DATASET EXCERPTS: Begin
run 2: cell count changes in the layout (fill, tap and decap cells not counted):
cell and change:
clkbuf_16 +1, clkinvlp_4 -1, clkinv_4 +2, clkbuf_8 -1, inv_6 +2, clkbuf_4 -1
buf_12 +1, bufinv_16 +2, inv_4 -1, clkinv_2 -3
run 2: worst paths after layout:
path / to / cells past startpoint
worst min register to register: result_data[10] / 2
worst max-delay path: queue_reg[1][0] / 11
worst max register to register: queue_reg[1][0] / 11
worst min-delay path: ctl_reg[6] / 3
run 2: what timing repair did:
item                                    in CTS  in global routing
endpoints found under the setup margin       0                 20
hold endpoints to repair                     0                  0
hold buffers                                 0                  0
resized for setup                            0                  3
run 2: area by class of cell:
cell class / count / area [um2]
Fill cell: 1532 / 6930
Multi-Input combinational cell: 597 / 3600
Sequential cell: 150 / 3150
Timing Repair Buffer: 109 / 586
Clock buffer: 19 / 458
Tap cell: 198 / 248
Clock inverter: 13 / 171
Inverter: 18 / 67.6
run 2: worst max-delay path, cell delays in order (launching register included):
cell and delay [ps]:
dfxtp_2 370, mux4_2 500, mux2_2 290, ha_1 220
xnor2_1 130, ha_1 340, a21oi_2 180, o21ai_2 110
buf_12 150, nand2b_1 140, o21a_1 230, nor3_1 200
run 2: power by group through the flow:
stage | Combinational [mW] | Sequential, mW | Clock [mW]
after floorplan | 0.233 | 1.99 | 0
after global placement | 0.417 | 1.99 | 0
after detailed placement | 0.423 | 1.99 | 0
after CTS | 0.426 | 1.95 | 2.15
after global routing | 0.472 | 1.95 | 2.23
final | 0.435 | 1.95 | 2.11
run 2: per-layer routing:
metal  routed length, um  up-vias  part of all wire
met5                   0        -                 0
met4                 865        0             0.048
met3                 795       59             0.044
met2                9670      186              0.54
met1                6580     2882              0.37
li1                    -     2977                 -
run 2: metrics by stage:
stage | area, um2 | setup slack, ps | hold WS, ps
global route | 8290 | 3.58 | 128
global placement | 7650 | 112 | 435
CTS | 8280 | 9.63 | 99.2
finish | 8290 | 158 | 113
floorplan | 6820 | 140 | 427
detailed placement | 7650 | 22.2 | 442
$ cat src/uisc_pkg.sv
// How it works
// - Raw pending register at 0x3C, read-only, one per source, resets to zero.
// - Raw bits: CTS change 1, receive 4, transmit 5, receive timeout 6.
// - Raw error bits: framing 7, parity 8, break 9, overrun 10.
// - Raw bits: flow stop character 11, transmit FIFO empty 12.
// - Masked pending register at 0x40 shows enabled pending sources only.
// - Masked error bits 7 to 10, reset zero, set while enabled and pending.
// - Masked bits 11 and 12; bits 31 to 13 read zero.
// - Clear register at 0x44, write-only; a 1 clears that source's pending state unless its event arrives in the same cycle.
// - A 0 in the clear register leaves the source unchanged.
// - Clear bits use the same positions, bit 1 and bits 4 through 12.
// - Enable mask register at 0x38, read-write, 1 enables, resets all disabled.
package uisc_pkg;
  localparam int unsigned UISC_AW = 8;
  localparam int unsigned UISC_DW = 32;
  localparam int unsigned UISC_NSRC = 13;
  localparam logic [7:0] UISC_OFS_MASK = 8'h38;
  localparam logic [7:0] UISC_OFS_RAW = 8'h3C;
  localparam logic [7:0] UISC_OFS_MASKED = 8'h40;
  localparam logic [7:0] UISC_OFS_CLEAR = 8'h44;
  localparam int unsigned UISC_BIT_CTS = 1;
  localparam int unsigned UISC_BIT_RX = 4;
  localparam int unsigned UISC_BIT_TX = 5;
  localparam int unsigned UISC_BIT_RTO = 6;
  localparam int unsigned UISC_BIT_FE = 7;
  localparam int unsigned UISC_BIT_PE = 8;
  localparam int unsigned UISC_BIT_BRK = 9;
  localparam int unsigned UISC_BIT_OVR = 10;
  localparam int unsigned UISC_BIT_XOFF = 11;
  localparam int unsigned UISC_BIT_TXFE = 12;
  // Implemented source bits: 1, 4..12
  localparam logic [12:0] UISC_SRC_MASK = 13'h1FF2;
  localparam logic [12:0] UISC_RST_PEND = 13'h0000;
  localparam logic [12:0] UISC_RST_MASK = 13'h0000;
  localparam logic [31:0] UISC_RD_RST = 32'h0000_0000;
endpackage : uisc_pkg

$ cat src/uisc_pend_bit.sv
`timescale 1ns/1ps
`default_nettype none
module uisc_pend_bit (
  input wire logic i_ref_clk, // Clock
  input wire logic i_nrst, // Async reset, low
  input wire logic i_event, // Source event, one cycle
  input wire logic i_clr, // Software clear pulse
  output logic o_pend // Pending flag
);
  logic pend_r;
  logic pend_nxt;

  // Set beats clear; a 0 clear leaves state alone
  always_comb begin
    pend_nxt = pend_r;
    if (i_clr) begin
      pend_nxt = 1'b0;
    end
    if (i_event) begin
      pend_nxt = 1'b1;
    end
  end

  // Flag register
  always_ff @(posedge i_ref_clk or negedge i_nrst) begin
    if (!i_nrst) begin
      pend_r <= 1'b0;
    end else begin
      pend_r <= pend_nxt;
    end
  end

  assign o_pend = pend_r;
endmodule : uisc_pend_bit
`default_nettype wire

$ cat src/uisc_top.sv
// The address-and-strobe port was left to the implementer.
`timescale 1ns/1ps
`default_nettype none
module uisc_top
  import uisc_pkg::*;
(
  input wire logic i_ref_clk, // 20 MHz clock
  input wire logic i_nrst, // Async reset, low
  input wire logic [uisc_pkg::UISC_AW-1:0] i_addr, // Byte address
  input wire logic [uisc_pkg::UISC_DW-1:0] i_wdata, // Write data
  input wire logic i_wr, // Write strobe
  input wire logic i_rd, // Read strobe
  input wire logic [uisc_pkg::UISC_NSRC-1:0] i_event, // Source event pulses
  output logic [uisc_pkg::UISC_DW-1:0] o_rdata, // Read data, next cycle
  output logic [uisc_pkg::UISC_NSRC-1:0] o_raw_pend, // Raw pending view
  output logic o_irq // Combined interrupt
);
  import uisc_pkg::*;

  ////////////////////////////////////////////////////////////////////////////
  // Address decode results
  logic hit_mask;
  logic hit_raw;
  logic hit_masked;
  logic hit_clear;

  // Qualified access strobes
  logic wr_mask;
  logic wr_clear;
  logic rd_mask;
  logic rd_raw;
  logic rd_masked;

  // Source vectors, bit n belongs to status bit n
  logic [UISC_NSRC-1:0] evt;
  logic [UISC_NSRC-1:0] pend;
  logic [UISC_NSRC-1:0] pend_ahead;
  logic [UISC_NSRC-1:0] masked;
  logic [UISC_NSRC-1:0] clr_pulse;

  // Enable mask state
  logic [UISC_NSRC-1:0] mask_r;
  logic [UISC_NSRC-1:0] mask_nxt;

  // Clear strobes by source
  logic cts_change_clear;
  logic receive_clear;
  logic transmit_clear;
  logic receive_timeout_clear;
  logic framing_error_clear;
  logic parity_error_clear;
  logic break_clear;
  logic overrun_clear;
  logic flow_stop_char_clear;
  logic tx_fifo_empty_clear;

  // Raw pending by source
  logic cts_change_raw;
  logic receive_raw;
  logic transmit_raw;
  logic receive_timeout_raw;
  logic framing_error_raw;
  logic parity_error_raw;
  logic break_raw;
  logic overrun_raw;
  logic flow_stop_char_raw;
  logic tx_fifo_empty_raw;

  // Masked pending by source
  logic cts_change_masked;
  logic receive_masked;
  logic transmit_masked;
  logic receive_timeout_masked;
  logic framing_error_masked;
  logic parity_error_masked;
  logic break_masked;
  logic overrun_masked;
  logic flow_stop_char_masked;
  logic tx_fifo_empty_masked;

  // Assembled read words
  logic [UISC_DW-1:0] mask_word;
  logic [UISC_DW-1:0] raw_word;
  logic [UISC_DW-1:0] masked_word;

  // Read data register
  logic [UISC_DW-1:0] rdata_r;
  logic [UISC_DW-1:0] rdata_nxt;

  // Interrupt register
  logic irq_r;
  logic irq_nxt;

  ////////////////////////////////////////////////////////////////////////////
  // Exact match on the byte address; any other offset is unmapped
  assign hit_mask = (i_addr == UISC_OFS_MASK);
  assign hit_raw = (i_addr == UISC_OFS_RAW);
  assign hit_masked = (i_addr == UISC_OFS_MASKED);
  assign hit_clear = (i_addr == UISC_OFS_CLEAR);

  // Writes to the two status offsets match nothing and are dropped
  assign wr_mask = i_wr && hit_mask;
  assign wr_clear = i_wr && hit_clear;

  // Reads; the clear offset has no read strobe and so returns zero
  assign rd_mask = i_rd && hit_mask;
  assign rd_raw = i_rd && hit_raw;
  assign rd_masked = i_rd && hit_masked;

  ////////////////////////////////////////////////////////////////////////////
  // Pulses on reserved positions never reach a flag
  assign evt = i_event & UISC_SRC_MASK;

  ////////////////////////////////////////////////////////////////////////////
  // Each one in the clear word strobes its source for one cycle
  // Line status sources
  assign cts_change_clear = wr_clear && i_wdata[UISC_BIT_CTS];
  assign receive_clear = wr_clear && i_wdata[UISC_BIT_RX];
  assign transmit_clear = wr_clear && i_wdata[UISC_BIT_TX];
  assign receive_timeout_clear = wr_clear && i_wdata[UISC_BIT_RTO];
  // Receive error sources
  assign framing_error_clear = wr_clear && i_wdata[UISC_BIT_FE];
  assign parity_error_clear = wr_clear && i_wdata[UISC_BIT_PE];
  assign break_clear = wr_clear && i_wdata[UISC_BIT_BRK];
  assign overrun_clear = wr_clear && i_wdata[UISC_BIT_OVR];
  // Flow control and FIFO sources
  assign flow_stop_char_clear = wr_clear && i_wdata[UISC_BIT_XOFF];
  assign tx_fifo_empty_clear = wr_clear && i_wdata[UISC_BIT_TXFE];

  // Strobes back in status bit order; a zero bit gives no strobe
  always_comb begin
    clr_pulse = '0;
    // Line status sources
    clr_pulse[UISC_BIT_CTS] = cts_change_clear;
    clr_pulse[UISC_BIT_RX] = receive_clear;
    clr_pulse[UISC_BIT_TX] = transmit_clear;
    clr_pulse[UISC_BIT_RTO] = receive_timeout_clear;
    // Receive error sources
    clr_pulse[UISC_BIT_FE] = framing_error_clear;
    clr_pulse[UISC_BIT_PE] = parity_error_clear;
    clr_pulse[UISC_BIT_BRK] = break_clear;
    clr_pulse[UISC_BIT_OVR] = overrun_clear;
    // Flow control and FIFO sources
    clr_pulse[UISC_BIT_XOFF] = flow_stop_char_clear;
    clr_pulse[UISC_BIT_TXFE] = tx_fifo_empty_clear;
  end

  ////////////////////////////////////////////////////////////////////////////
  // One pending flag per implemented source; reserved bits stay zero
  genvar g;
  generate
    for (g = 0; g < UISC_NSRC; g++) begin : g_src
      if (UISC_SRC_MASK[g]) begin : g_on
        uisc_pend_bit u_bit (
          .i_ref_clk(i_ref_clk),
          .i_nrst(i_nrst),
          .i_event(evt[g]),
          .i_clr(clr_pulse[g]),
          .o_pend(pend[g])
        );
      end else begin : g_off
        assign pend[g] = 1'b0;
      end
    end
  endgenerate

  ////////////////////////////////////////////////////////////////////////////
  // Raw flags by source
  // Line status sources
  assign cts_change_raw = pend[UISC_BIT_CTS];
  assign receive_raw = pend[UISC_BIT_RX];
  assign transmit_raw = pend[UISC_BIT_TX];
  assign receive_timeout_raw = pend[UISC_BIT_RTO];
  // Receive error sources
  assign framing_error_raw = pend[UISC_BIT_FE];
  assign parity_error_raw = pend[UISC_BIT_PE];
  assign break_raw = pend[UISC_BIT_BRK];
  assign overrun_raw = pend[UISC_BIT_OVR];
  // Flow control and FIFO sources
  assign flow_stop_char_raw = pend[UISC_BIT_XOFF];
  assign tx_fifo_empty_raw = pend[UISC_BIT_TXFE];

  // Masked view is the raw flag gated by its enable bit
  assign masked = pend & mask_r;

  // Masked flags by source
  // Line status sources
  assign cts_change_masked = masked[UISC_BIT_CTS];
  assign receive_masked = masked[UISC_BIT_RX];
  assign transmit_masked = masked[UISC_BIT_TX];
  assign receive_timeout_masked = masked[UISC_BIT_RTO];
  // Receive error sources
  assign framing_error_masked = masked[UISC_BIT_FE];
  assign parity_error_masked = masked[UISC_BIT_PE];
  assign break_masked = masked[UISC_BIT_BRK];
  assign overrun_masked = masked[UISC_BIT_OVR];
  // Flow control and FIFO sources
  assign flow_stop_char_masked = masked[UISC_BIT_XOFF];
  assign tx_fifo_empty_masked = masked[UISC_BIT_TXFE];

  ////////////////////////////////////////////////////////////////////////////
  // Enable mask word; reserved positions read zero
  always_comb begin
    mask_word = UISC_RD_RST;
    mask_word[UISC_NSRC-1:0] = mask_r;
  end

  // Raw pending word, one field per source
  always_comb begin
    raw_word = UISC_RD_RST;
    // Line status sources
    raw_word[UISC_BIT_CTS] = cts_change_raw;
    raw_word[UISC_BIT_RX] = receive_raw;
    raw_word[UISC_BIT_TX] = transmit_raw;
    raw_word[UISC_BIT_RTO] = receive_timeout_raw;
    // Receive error sources
    raw_word[UISC_BIT_FE] = framing_error_raw;
    raw_word[UISC_BIT_PE] = parity_error_raw;
    raw_word[UISC_BIT_BRK] = break_raw;
    raw_word[UISC_BIT_OVR] = overrun_raw;
    // Flow control and FIFO sources
    raw_word[UISC_BIT_XOFF] = flow_stop_char_raw;
    raw_word[UISC_BIT_TXFE] = tx_fifo_empty_raw;
  end

  // Masked pending word; bits 31 down to 13 stay zero
  always_comb begin
    masked_word = UISC_RD_RST;
    // Line status sources
    masked_word[UISC_BIT_CTS] = cts_change_masked;
    masked_word[UISC_BIT_RX] = receive_masked;
    masked_word[UISC_BIT_TX] = transmit_masked;
    masked_word[UISC_BIT_RTO] = receive_timeout_masked;
    // Receive error sources
    masked_word[UISC_BIT_FE] = framing_error_masked;
    masked_word[UISC_BIT_PE] = parity_error_masked;
    masked_word[UISC_BIT_BRK] = break_masked;
    masked_word[UISC_BIT_OVR] = overrun_masked;
    // Flow control and FIFO sources
    masked_word[UISC_BIT_XOFF] = flow_stop_char_masked;
    masked_word[UISC_BIT_TXFE] = tx_fifo_empty_masked;
  end

  ////////////////////////////////////////////////////////////////////////////
  // Next enable mask; only implemented source bits are stored
  always_comb begin
    mask_nxt = mask_r;
    if (wr_mask) begin
      mask_nxt = i_wdata[UISC_NSRC-1:0] & UISC_SRC_MASK;
    end
  end

  // Enable mask register, all sources disabled after reset
  always_ff @(posedge i_ref_clk or negedge i_nrst) begin
    if (!i_nrst) begin
      mask_r <= UISC_RST_MASK;
    end else begin
      mask_r <= mask_nxt;
    end
  end

  ////////////////////////////////////////////////////////////////////////////
  // Read data for the next cycle; zero whenever no read is decoded
  always_comb begin
    rdata_nxt = UISC_RD_RST;
    if (rd_mask) begin
      rdata_nxt = mask_word;
    end
    if (rd_raw) begin
      rdata_nxt = raw_word;
    end
    if (rd_masked) begin
      rdata_nxt = masked_word;
    end
  end

  // Read data register; the word stands for one cycle only
  always_ff @(posedge i_ref_clk or negedge i_nrst) begin
    if (!i_nrst) begin
      rdata_r <= UISC_RD_RST;
    end else begin
      rdata_r <= rdata_nxt;
    end
  end

  ////////////////////////////////////////////////////////////////////////////
  // Flag state one cycle ahead, with the same set-beats-clear order as
  // each flag, so the registered interrupt changes in step with the flags
  always_comb begin
    pend_ahead = (pend & ~clr_pulse) | evt;
    irq_nxt = |(pend_ahead & mask_nxt);
  end

  // Combined interrupt register
  always_ff @(posedge i_ref_clk or negedge i_nrst) begin
    if (!i_nrst) begin
      irq_r <= 1'b0;
    end else begin
      irq_r <= irq_nxt;
    end
  end

  ////////////////////////////////////////////////////////////////////////////
  // Outputs straight from flip-flops
  assign o_rdata = rdata_r;
  assign o_raw_pend = pend;
  assign o_irq = irq_r;
endmodule : uisc_top
`default_nettype wire
`config.mk`:
```
export PLATFORM = sky130hd
export DESIGN_NAME = mpf_top
export DESIGN_NICKNAME = d
export VERILOG_FILES = /design/src/include/mpf_pkg.sv /design/src/include/mpf_tb_if.sv /design/src/rtl/mpf_top.sv /design/src/rtl/mpf_chan.sv
export VERILOG_INCLUDE_DIRS = /design/src /design/src/include
export SDC_FILE = /design/constraint.sdc
export NUM_CORES = 1
export LEC_CHECK = 0
export ABC_AREA = 0
export BUFFER_PORTS_ARGS = -buffer_cell sky130_fd_sc_hd__buf_4
export CAP_MARGIN = 25
export CORE_MARGIN = 2
export CORE_UTILIZATION = 56
export DETAILED_ROUTE_END_ITERATION = 10
export PLACE_DENSITY_LB_ADDON = 0.12
export SLEW_MARGIN = 0
export SYNTH_ARGS = -nofsm -noshare
export SYNTH_HDL_FRONTEND = slang
export SYNTH_SLANG_ARGS = --single-unit
```
`constraint.sdc`:
```
create_clock -name hclk -period 3.04 [get_ports hclk]
set_input_delay 0.456 -clock hclk [delete_from_list [all_inputs] [get_ports hclk]]
set_output_delay 0.456 -clock hclk [all_outputs]
set_load 0.02 [all_outputs]
```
DATASET EXCERPTS: End
Copy out, exactly and alone, the lines of the entries above between the ones holding "global placement | 7650 | 112 | 435" and "floorplan | 6820 | 140 | 427", inclusive.

SOLVED PROBLEM:
global placement | 7650 | 112 | 435
CTS | 8280 | 9.63 | 99.2
finish | 8290 | 158 | 113
floorplan | 6820 | 140 | 427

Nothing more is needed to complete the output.